**Recorded information**
===== src/rtl/apb_pkg.sv =====
// Shared types and defaults for the multi-requester APB master.
package apb_pkg;

   typedef enum logic [1:0] {
      IDLE,
      SETUP,
      ACCESS
   } apb_state_e;

   localparam int APB_DEFAULT_TIMEOUT = 256;

   // Timeout counter width; a disabled timeout still gets a 1-bit counter.
   function automatic int cnt_width(input int timeout);
      return (timeout > 0) ? $clog2(timeout + 1) : 1;
   endfunction

endpackage


===== src/rtl/apb_master_arb_if.sv =====
// APB bus bundle between the arbitrated master and the peripheral slaves.
interface apb_master_arb_if #(
   parameter int ADDR_W = 32,
   parameter int DATA_W = 32
);
   logic [ADDR_W-1:0] paddr;
   logic [DATA_W-1:0] pwdata;
   logic              pwrite;
   logic              psel;
   logic              penable;
   logic [DATA_W-1:0] prdata;
   logic              pready;
   logic              pslverr;

   modport master (
      output paddr, pwdata, pwrite, psel, penable,
      input  prdata, pready, pslverr
   );

   modport slave (
      input  paddr, pwdata, pwrite, psel, penable,
      output prdata, pready, pslverr
   );
endinterface
===== src/rtl/uart_rx_if.sv =====
// Serial line in, received byte and status pulses out.
// master = receiver side, slave = line driver / byte consumer.
interface uart_rx_if;
    logic       rx_in;
    logic [7:0] p_data;
    logic       data_valid;
    logic       parity_error;
    logic       stop_error;
    logic       busy;

    modport master (
        input  rx_in,
        output p_data, data_valid, parity_error, stop_error, busy
    );

    modport slave (
        output rx_in,
        input  p_data, data_valid, parity_error, stop_error, busy
    );
endinterface


===== src/rtl/uart_rx.sv =====
// Purpose: 8-bit LSB-first UART receiver, mid-bit sampling, optional parity, framing/parity flags.
// Latency: busy 3 clks after start edge; data_valid/error pulse 1 clk after the stop-bit sample.
// Backpressure: none; data_valid is a one-cycle strobe and the consumer must take it.
module uart_rx #(
    parameter int CLKS_PER_BIT = 5208,
    parameter int PAR_EN       = 0,
    parameter int PAR_TYP      = 0
) (
    input  logic      clk,
    input  logic      rst,
    uart_rx_if.master rx
);
    localparam int            CW      = (CLKS_PER_BIT > 1) ? $clog2(CLKS_PER_BIT) : 1;
    localparam logic [CW-1:0] MID     = CW'((CLKS_PER_BIT - 1) / 2);
    localparam logic [CW-1:0] LAST    = CW'(CLKS_PER_BIT - 1);
    localparam logic          PAR_ODD = (PAR_TYP != 0);

    typedef enum logic [2:0] {IDLE, START, DATA, PARITY, STOP} state_t;

    state_t        state, state_nxt;
    logic          sync1, sync2, prev;
    logic [CW-1:0] cnt;
    logic [2:0]    bit_idx;
    logic [7:0]    shreg;
    logic          par_bad;
    logic [7:0]    p_data_q;
    logic          dv_q, pe_q, se_q;
    logic          samp;

    // Line idles high, so every stage resets to 1 to avoid a phantom start edge.
    always_ff @(posedge clk or negedge rst) begin
        if (!rst) begin
            sync1 <= 1'b1;
            sync2 <= 1'b1;
            prev  <= 1'b1;
        end else begin
            sync1 <= rx.rx_in;
            sync2 <= sync1;
            prev  <= sync2;
        end
    end

    always_ff @(posedge clk or negedge rst) begin
        if (!rst) state <= IDLE;
        else      state <= state_nxt;
    end

    always_comb begin
        state_nxt = state;
        samp      = 1'b0;
        case (state)
            IDLE: begin
                if (prev && !sync2) state_nxt = START;
            end
            START: begin
                if (cnt == MID) begin
                    samp      = 1'b1;
                    state_nxt = sync2 ? IDLE : DATA;
                end
            end
            DATA: begin
                if (cnt == LAST) begin
                    samp = 1'b1;
                    if (bit_idx == 3'd7) state_nxt = (PAR_EN != 0) ? PARITY : STOP;
                end
            end
            PARITY: begin
                if (cnt == LAST) begin
                    samp      = 1'b1;
                    state_nxt = STOP;
                end
            end
            STOP: begin
                if (cnt == LAST) begin
                    samp      = 1'b1;
                    state_nxt = IDLE;
                end
            end
            default: state_nxt = IDLE;
        endcase
    end

    always_ff @(posedge clk or negedge rst) begin
        if (!rst) begin
            cnt      <= '0;
            bit_idx  <= '0;
            shreg    <= '0;
            par_bad  <= 1'b0;
            p_data_q <= '0;
            dv_q     <= 1'b0;
            pe_q     <= 1'b0;
            se_q     <= 1'b0;
        end else begin
            dv_q <= 1'b0;
            pe_q <= 1'b0;
            se_q <= 1'b0;

            if (state == IDLE || samp) cnt <= '0;
            else                       cnt <= cnt + CW'(1);

            if (samp) begin
                case (state)
                    START: begin
                        bit_idx <= '0;
                        par_bad <= 1'b0;
                    end
                    DATA: begin
                        shreg   <= {sync2, shreg[7:1]};
                        bit_idx <= bit_idx + 3'd1;
                    end
                    PARITY: begin
                        par_bad <= (sync2 != (^shreg ^ PAR_ODD));
                    end
                    STOP: begin
                        // A byte is only delivered when both stop and parity are good.
                        if (sync2 && !par_bad) begin
                            p_data_q <= shreg;
                            dv_q     <= 1'b1;
                        end else if (!sync2) begin
                            se_q <= 1'b1;
                            pe_q <= par_bad;
                        end else begin
                            pe_q <= 1'b1;
                        end
                    end
                    default: ;
                endcase
            end
        end
    end

    assign rx.p_data       = p_data_q;
    assign rx.data_valid   = dv_q;
    assign rx.parity_error = pe_q;
    assign rx.stop_error   = se_q;
    assign rx.busy         = (state != IDLE);
endmodule


===== src/flat_wrapper.sv =====
// flat-port wrapper written by rule: the top's interface ports become plain ports
module uart_rx_flat 
#(
    parameter int CLKS_PER_BIT = 5208,
    parameter int PAR_EN       = 0,
    parameter int PAR_TYP      = 0
)
  (clk, rst, rx_rx_in, rx_p_data, rx_data_valid, rx_parity_error, rx_stop_error, rx_busy);
  uart_rx_if rx_i ();
  input  logic clk;
  input  logic rst;
  input wire logic [$bits(rx_i.rx_in)-1:0] rx_rx_in;
  output wire logic [$bits(rx_i.p_data)-1:0] rx_p_data;
  output wire logic [$bits(rx_i.data_valid)-1:0] rx_data_valid;
  output wire logic [$bits(rx_i.parity_error)-1:0] rx_parity_error;
  output wire logic [$bits(rx_i.stop_error)-1:0] rx_stop_error;
  output wire logic [$bits(rx_i.busy)-1:0] rx_busy;
  assign rx_i.rx_in = rx_rx_in;
  assign rx_p_data = rx_i.p_data;
  assign rx_data_valid = rx_i.data_valid;
  assign rx_parity_error = rx_i.parity_error;
  assign rx_stop_error = rx_i.stop_error;
  assign rx_busy = rx_i.busy;
  uart_rx #(.CLKS_PER_BIT(CLKS_PER_BIT), .PAR_EN(PAR_EN), .PAR_TYP(PAR_TYP)) u_core (.clk(clk), .rst(rst), .rx(rx_i));
endmodule

===== config.mk =====
export PLATFORM = sky130hd
export DESIGN_NAME = uart_rx_flat
export DESIGN_NICKNAME = d
export VERILOG_FILES = /design/src/rtl/uart_rx_if.sv /design/src/rtl/uart_rx.sv /design/src/flat_wrapper.sv
export SDC_FILE = /design/constraint.sdc
export NUM_CORES = 1
export LEC_CHECK = 0
export ABC_AREA = 1
export CORE_MARGIN = 10
export CORE_UTILIZATION = 36
export CTS_BUF_LIST = sky130_fd_sc_hd__clkbuf_8
export DETAILED_ROUTE_END_ITERATION = 8
export SYNTH_ARGS = -nofsm -noshare
export SYNTH_HDL_FRONTEND = slang
export SYNTH_SLANG_ARGS = --single-unit

===== constraint.sdc =====
create_clock -name clk -period 2.4 [get_ports clk]
set_input_delay 0.48 -clock clk [delete_from_list [all_inputs] [get_ports clk]]
set_output_delay 0.48 -clock clk [all_outputs]
set_load 0.03 [all_outputs]

==> results of run 1 <==
-- cell type report --
type | instances | area, µm² | area share
multi-input cells | 205 | 1010 | 0.397
inverters | 37 | 139 | 0.0544
well taps | 75 | 93.8 | 0.0367
clock inverters | 2 | 12.5 | 0.00490
flip-flops and latches | 42 | 1050 | 0.413
clock buffers | 6 | 82.6 | 0.0323
repair buffers | 17 | 158 | 0.0617
-- power by group through the flow --
stage	registers, mW	clock network (mW)	logic [mW]
CTS	0.766	0.509	0.232
global route	0.773	0.526	0.256
finish	0.766	0.485	0.225
global placement	0.779	0	0.229
floorplan	0.775	0	0.177
detailed placement	0.780	0	0.233
-- kinds of logic (layout without fill, tap and decap cells) --
kind of cell	Yosys count	in the layout	share of synthesized area
AO/OA/AOI/OAI	6	6	0.0157
XOR/XNOR	6	6	0.0235
adder cells (fa/ha/maj)	3	3	0.0168
buffers and inverters	40	62	0.0744
flip-flops	42	42	0.472
AND/OR/NAND/NOR	190	190	0.398
-- metrics by stage --
stage                     area, µm²  setup WS (ns)   util  power [mW]
after floorplan                2240          0.980      -       0.952
after global placement         2460          0.536  0.411        1.01
after detailed placement       2460          0.519  0.411        1.01
after CTS                      2550          0.186  0.426        1.51
after global routing           2550         0.0604  0.426        1.56
final                          2550          0.199  0.426        1.48
-- Yosys cell counts (3+ instances only) --
library cell	instances	area share
nand3_2	4	0.018
nor2_2	8	0.022
nand2_4	3	0.015
nand2_1	97	0.16
nand4_1	6	0.017
nand3_1	31	0.069
xor2_1	4	0.016
nand2_2	3	0.0084
nor2_1	29	0.049
inv_1	36	0.060
ha_1	3	0.017
nor3_1	4	0.0090
dfrtp_1	39	0.44
dfstp_2	3	0.035
-- routing by layer --
layer  GRT usage  up-vias  share of wire
li1            -      935              -
met1       0.120      821           0.50
met2       0.152       19           0.46
met3      0.0258        4          0.038
met4      0.0298        0          0.011
met5           0        -              0
-- final timing paths --
kind,start,slack (ns),cells past startpoint,end
setup / recovery,u_core.state[1]$_DFFE_PN0P_,0.20,5,rx_busy
hold / removal,rst,0.13,1,u_core.cnt[11]$_DFF_PN0_
setup reg to reg,u_core.cnt[0]$_DFF_PN0_,0.62,10,u_core.shreg[6]$_DFFE_PN0P_
hold reg to reg,u_core.sync1$_DFF_PN1_,0.36,0,u_core.sync2$_DFF_PN1_
max in group asynchronous,rst,1.63,2,u_core.prev$_DFF_PN1_
min in group clk,u_core.sync1$_DFF_PN1_,0.36,0,u_core.sync2$_DFF_PN1_
-- sequential cells by signal (all words and copies together), names as in the netlist --
register                flops
u_core.bit_idx              3
u_core.cnt                 13
u_core.par_bad              1
u_core.prev                 1
u_core.rx.data_valid        1
u_core.rx.p_data            8
u_core.rx.parity_error      1
u_core.rx.stop_error        1
u_core.shreg                8
u_core.state                3
u_core.sync1                1
u_core.sync2                1
-- cells in the final DEF (no fill, tap or decap), types with 2 or more instances in the layout --
cell | synthesis | final
a21oi_1 | 2 | 2
nor3_2 | 2 | 2
nor2_1 | 29 | 29
ha_1 | 3 | 3
nand4_1 | 6 | 6
nand2_2 | 3 | 3
clkbuf_8 | 0 | 6
nand2_4 | 3 | 3
xnor2_1 | 2 | 2
nor2_2 | 8 | 8
xor2_1 | 4 | 4
nand2_1 | 97 | 97
buf_4 | 0 | 3
o21ai_0 | 2 | 2
clkdlybuf4s50_1 | 0 | 13
dfstp_2 | 3 | 3
inv_1 | 36 | 36
nor3_1 | 4 | 4
dfrtp_1 | 39 | 39
nand3_2 | 4 | 4
nand3_1 | 31 | 31
==> metrics.txt, run 1 <==
outcome completed; Largest stage delay, worst path roughly 0.60 ns; # rows 28; Crit Path Class reg -> out; WL/cell about 12 µm; Worst path slowest cell clkdlybuf4s50_1; Rel. slew slack 0.696; DRC violations left 0; PortBufs 14; crit path DAT approximately 1.7 ns; die height slightly below 100 µm; Worst IR Drop VDD a little under 0.3 mV; Congestion Overflow GR 0; post-synth cell types 26; number of CTS-inserted buffers 5; clock latency on the worst-skew pair slightly below 0.3 ns; Detailed Routing Iterations Pass 1 4; sequential power share 0.519; cts repair resizes 0; Setup-failing EPs final 0; max-cap violations 0; Die W a little under 100 µm; Worst-path clk slew about 0.080 ns; fin. max-slew vios 0; initial core utilization 0.373; Post-Syn Area around 2200 µm²; Max Root-Sink Buffers 2; CTS sink cnt 42; Core Area 5990 µm²; via/cell ratio 4.63; crit-path cells inv_1, nand2_1, nor2_1, inv_1, clkdlybuf4s50_1; worst hold path class in -> async; largest net degree at the start of global routing 20; CP Capture Type output port; DR vias 1779; PwrDens just under 600 nW/µm²; routability-driven placement congestion ratio 0.828; cell family with most CP delay buffers and inverters; vias in the first global route ~1700; number of synthesized flops with an enable pin 0; CP Max Fanout 5; period utilisation layout 0.917; diode count 0; RSZ-0062 raised after global routing false; # IOs 15; Final TNS setup 0 ns; Top FF cell, synth dfrtp_1; Achievable Freq 454 MHz; combinational power share 0.153; flops & latches, synth 42; initial antenna violation count 0; fillcell total 601; Non-Filler Instances roughly 380; htree depth 2; clock power share 0.328; Fin Hold WS ~0.13 ns; Final Net Count between 300 and 400; DIE AREA slightly below 10000 µm²; # Post-CTS Setup Buffers 0; CP Buf/Inv Count 3; placed instance count around 380; area delta synth->final 14.3%; sw power roughly 0.44 mW; Seq/Total Area, Yosys 0.472; Leakage 1.29 nW; switching share of total power 0.296; Internal Power around 1.0 mW; CTS Hold Bufs 0; Syn Area/Cell 7.79 µm²; Post-Syn Nets about 300; ys async rst share 1.00; Worst Max-Slew Pin Slew 0.456 ns; Setup Skew 0.00289 ns; hpwl dp about 3.4 mm; first-pass GRT wire length 7.85 mm; startpoint types register; Root Driver clkbuf_8; Final Hold Vio Count 0; starting DRC count in detailed routing 65; post-layout min period 2.20 ns; most used cell along the critical path inv_1; fraction of layout cells with a size suffix above 1 0.126; Req. time, crit path around 1.9 ns; GRT Overall Usage 0.0945; CTS tree built; post-detailed-route count of antenna-violating nets 0; Synth warnings 0; Routed WL between 4 and 5 mm; cells after synthesis roughly 290
(Power assumes the default switching activity.)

**Task to complete**
Check each line of the records for the word "pready", and show the lines that contain it.

**Result of this exercise**
   logic              pready;
      input  prdata, pready, pslverr
      output prdata, pready, pslverr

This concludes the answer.